▸ **Work instruction**: Output nothing but the lines from the first line of the entries to the line with "3'b100: morseCode = 12'b100000000000;", inclusive, exactly as they read.

▸ **Excerpted data**:
==> ./design.v <==
module part3 (ClockIn, Resetn, Start, Letter, DotDashOut, NewBitOut);
	input ClockIn;
	input [2:0] Letter;
	input Resetn;
	input Start;
	output NewBitOut;
	output DotDashOut;
	wire enable;
	wire [11:0] morseCode;
	wire [7:0] counter;
	mux8to1 p0(Letter[2:0], morseCode[11:0]);
	rateDivider p1(ClockIn, enable, counter, Resetn,Start);
	assign NewBitOut = enable;
	shiftRegister p2(morseCode, Resetn, ClockIn, Start, enable, DotDashOut);	
endmodule
module mux8to1 (select, morseCode);
	input [2:0] select;
	output reg[11:0] morseCode;
	always @(*)
	    begin
		case (select)
		    3'b000: morseCode = 12'b101110000000;
		    3'b001: morseCode = 12'b111010101000;
		    3'b010: morseCode = 12'b111010111010;
		    3'b011: morseCode = 12'b111010100000;
		    3'b100: morseCode = 12'b100000000000;
		    3'b101: morseCode = 12'b101011101000;
		    3'b110: morseCode = 12'b111011101000;
		    3'b111: morseCode = 12'b101010100000;
		    default: morseCode = 12'b0;
		endcase
	    end
endmodule
module rateDivider (clock, enable, counter, reset,start);
	input clock,reset,start;
	output enable;
	output reg[7:0] counter;
	always @(posedge clock)
	begin
		if(counter == 8'b0)
		begin
		    counter <= 8'd249;
		end
		else if(start == 1'b1)
		begin
		    counter <=8'b0;
		end
		else if(reset == 1'b0)
		begin
		    counter <= 8'd249;
		end
		else
		begin
		    counter <= counter - 1;
		end
	end
	assign enable = (counter == 8'b0)? 1:0;
endmodule
module shiftRegister(morse, reset,clock,start,newBit,outBit);
	input newBit, reset, clock,start;
	input [11:0] morse;
	reg [11:0] Q;
	output outBit;
	reg tempBit;
	always@ (posedge clock)
	begin
	    if(reset == 1'b0)
	    begin
		 Q<= 12'b0;
	    end	
	    else if(newBit==1'b1 && start ==0)
	    begin
		tempBit <= Q[11];
		Q <= (Q << 1);
	    end
	    else if(start == 1'b1)
	    begin
		Q <= morse;
	    end
	end
	assign outBit = tempBit;
endmodule
==> ./run.sh <==
#!/bin/bash
# OpenROAD 26Q1-2900-gdf79404cd8, Yosys 0.63+post, stock flow scripts
make -C /OpenROAD-flow-scripts/flow DESIGN_CONFIG=/design/flow/config.mk WORK_HOME=/design/flow/orfs finish
==> ./config.mk <==
export PLATFORM = sky130hd
export DESIGN_NAME = part3
export DESIGN_NICKNAME = part3
export VERILOG_FILES = /design/flow/design.v
export SDC_FILE = /design/flow/constraint.sdc
export NUM_CORES = 4
export LEC_CHECK = 1
export CORE_AREA = 10 10 81 81
export DIE_AREA = 0 0 91 91
==> ./constraint.sdc <==
current_design part3

set clk_period 3.4
set clk_io_pct 0.2

create_clock -name clk0 -period $clk_period [get_ports {ClockIn}]

set non_clock_inputs [all_inputs -no_clocks]
set_input_delay [expr $clk_period * $clk_io_pct] -clock clk0 $non_clock_inputs
set_output_delay [expr $clk_period * $clk_io_pct] -clock clk0 [all_outputs]
==> flow_summary.ini <==
; synthesis and place-and-route metrics
[status]
status = complete, no violations

[final_timing]
rsz0062_at_grt = no
fin_crit_sh_pct = 79.3
fmax_mhz = 371
setup_viol = 0
finClkSkew_ns = 0.000835
drv_slew = 0
hold_viol = 0
fin_setup_tns_ns = 0
layout_min_cycle_time_ns = 2.70
relSlewSlack_pct = 73.6
tightest_slew_ns = 0.393

[critical_path]
r2r_setup_slack_ns = 1.69
reg2reg_depth = 5
critPathKind = flip-flop to primary output
critPathMaxFanout = 17
reg2reg_to = p2.Q[5]$_SDFFE_PN0P_
end_kind = primary output
worstPathArrival_ns = 2.02
r2r-start = p1.counter[3]$_SDFF_PP1_
crit_required_ns = 2.72
startpoint_type = flip-flop

[routing]
num_vias = 722
wire_per_inst_um = 9.96
routed_wl_mm = 1.77
dr.pass1.iters = 4
drt.antenna.violating_nets = 0
drc = 0
vias_per_cell = 4.06
antenna_cells = 0
drt_iter0_drc = 45

[placement]
place_area_sq_um = 1080
place_inst = 174
dp_hpwl_mm = 1.34
port_buffers = 7
gp_congestion = 0.796

[power]
p_leak_nw = 0.458
p_per_area_nw_per_um2 = 482
irDropWorstVdd_uv = 208

[run]
max_cap_violations = 0
tool_warnings = 28

[logic_synthesis]
ys_chip_area_sq_um = 936
synthFlopType = dfxtp_1
synth-seq-cells = 20
syn_avg_cell_area_sq_um = 9.18
synth.area.top_cells = dfxtp_1 41%, nand2_1 6.8%, ha_1 6.7%
synth_top_area_share_pct = 40.6
synthCells = 102
synth.distinct_cells = 30
edf_count = 1
yosys-stat-cells = 102
common_cells = 19 x dfxtp_1, 17 x nand2_1, 10 x o21ai_0, 6 x inv_1
netlist_area_sq_um = 936
ys_async_sr_fraction_pct = 0
ys.warnings.count = 3
ys_seq_share_pct = 43.9
synthMostInstantiatedCell = dfxtp_1
yosysTopAreaCell = dfxtp_1

[final_layout]
drive_gt1_share_pct = 8.11
final_cells = 178
finalInstanceArea_sq_um = 1140
syn_to_final_growth_pct = 21.4

[cts]
ctsResizeCount = 0
post-cts-setup-buffers = 0
clock_latency_ns = 0.25
clockRootBuffer = clkbuf_8
cts-htree-levels = 1
clock_path_buffers = 2
cts_buffers = 3
cts_num_sinks = 20
clk_pin_slew_ns = 0.07
cts_hold_buf = 0
cts_tree = done

[worst_hold_path]
min-delay-start = p2.Q[11]$_SDFFE_PN0P_
min_path_type = flip-flop to flip-flop
holdPathStages = 0
hold_end = p2.tempBit$_DFFE_PP_

[grt]
grt_pass1_vias = 696
overflow = 0
grt_antenna_before_repair = 0
grt_max_degree = 18
grt_pass1_wl_mm = 3.00
grt_usage_pct = 4.17

[die]
die-height_um = 91
rows = 25
core_area_sq_um = 4820
io_pins = 8
die_area_sq_um = 8280
initCoreUtil_pct = 19.4
die_x_um = 91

▸ **Answer box**:
==> ./design.v <==
module part3 (ClockIn, Resetn, Start, Letter, DotDashOut, NewBitOut);
	input ClockIn;
	input [2:0] Letter;
	input Resetn;
	input Start;
	output NewBitOut;
	output DotDashOut;
	wire enable;
	wire [11:0] morseCode;
	wire [7:0] counter;
	mux8to1 p0(Letter[2:0], morseCode[11:0]);
	rateDivider p1(ClockIn, enable, counter, Resetn,Start);
	assign NewBitOut = enable;
	shiftRegister p2(morseCode, Resetn, ClockIn, Start, enable, DotDashOut);	
endmodule
module mux8to1 (select, morseCode);
	input [2:0] select;
	output reg[11:0] morseCode;
	always @(*)
	    begin
		case (select)
		    3'b000: morseCode = 12'b101110000000;
		    3'b001: morseCode = 12'b111010101000;
		    3'b010: morseCode = 12'b111010111010;
		    3'b011: morseCode = 12'b111010100000;
		    3'b100: morseCode = 12'b100000000000;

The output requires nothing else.